This is an optimization exercise on Yosys and OpenROAD, whose aim is small area and a short achievable clock period, not a production implementation.
Where RTL was checked, it was by simulation tests only, not by an equivalence proof against the original.
Only the layout flow was run in run 1; the RTL was not checked for function there.
Power figures rest on the tool's default switching activity, not on a simulated workload.

$ cat config.mk
export PLATFORM = sky130hd
export DESIGN_NAME = scope_top
export DESIGN_NICKNAME = scope_top
export VERILOG_FILES = /design/flow/design.v
export SDC_FILE = /design/flow/constraint.sdc
export NUM_CORES = 4
export LEC_CHECK = 0
export ABC_CLOCK_PERIOD_IN_PS = 2500
export CAP_MARGIN = 20
export CORE_MARGIN = 2
export CORE_UTILIZATION = 65
export CTS_CLUSTER_DIAMETER = 100
export CTS_CLUSTER_SIZE = 25
export SETUP_SLACK_MARGIN = 3.0
export SLEW_MARGIN = 20
export SYNTH_MEMORY_MAX_BITS = 8192
$ cat constraint.sdc
create_clock -name core_clock -period 5.8 [get_ports {clk_AD}]
set_input_delay 1.1600 -clock core_clock [delete_from_list [all_inputs] [get_ports {clk_AD}]]
set_output_delay 1.1600 -clock core_clock [all_outputs]
set_load 0.01 [all_outputs]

______

● What is being asked
Quote every line from the beginning of the entries up to and including the line that contains "export CTS_CLUSTER_DIAMETER = 100".

● Exercise result
This is an optimization exercise on Yosys and OpenROAD, whose aim is small area and a short achievable clock period, not a production implementation.
Where RTL was checked, it was by simulation tests only, not by an equivalence proof against the original.
Only the layout flow was run in run 1; the RTL was not checked for function there.
Power figures rest on the tool's default switching activity, not on a simulated workload.

$ cat config.mk
export PLATFORM = sky130hd
export DESIGN_NAME = scope_top
export DESIGN_NICKNAME = scope_top
export VERILOG_FILES = /design/flow/design.v
export SDC_FILE = /design/flow/constraint.sdc
export NUM_CORES = 4
export LEC_CHECK = 0
export ABC_CLOCK_PERIOD_IN_PS = 2500
export CAP_MARGIN = 20
export CORE_MARGIN = 2
export CORE_UTILIZATION = 65
export CTS_CLUSTER_DIAMETER = 100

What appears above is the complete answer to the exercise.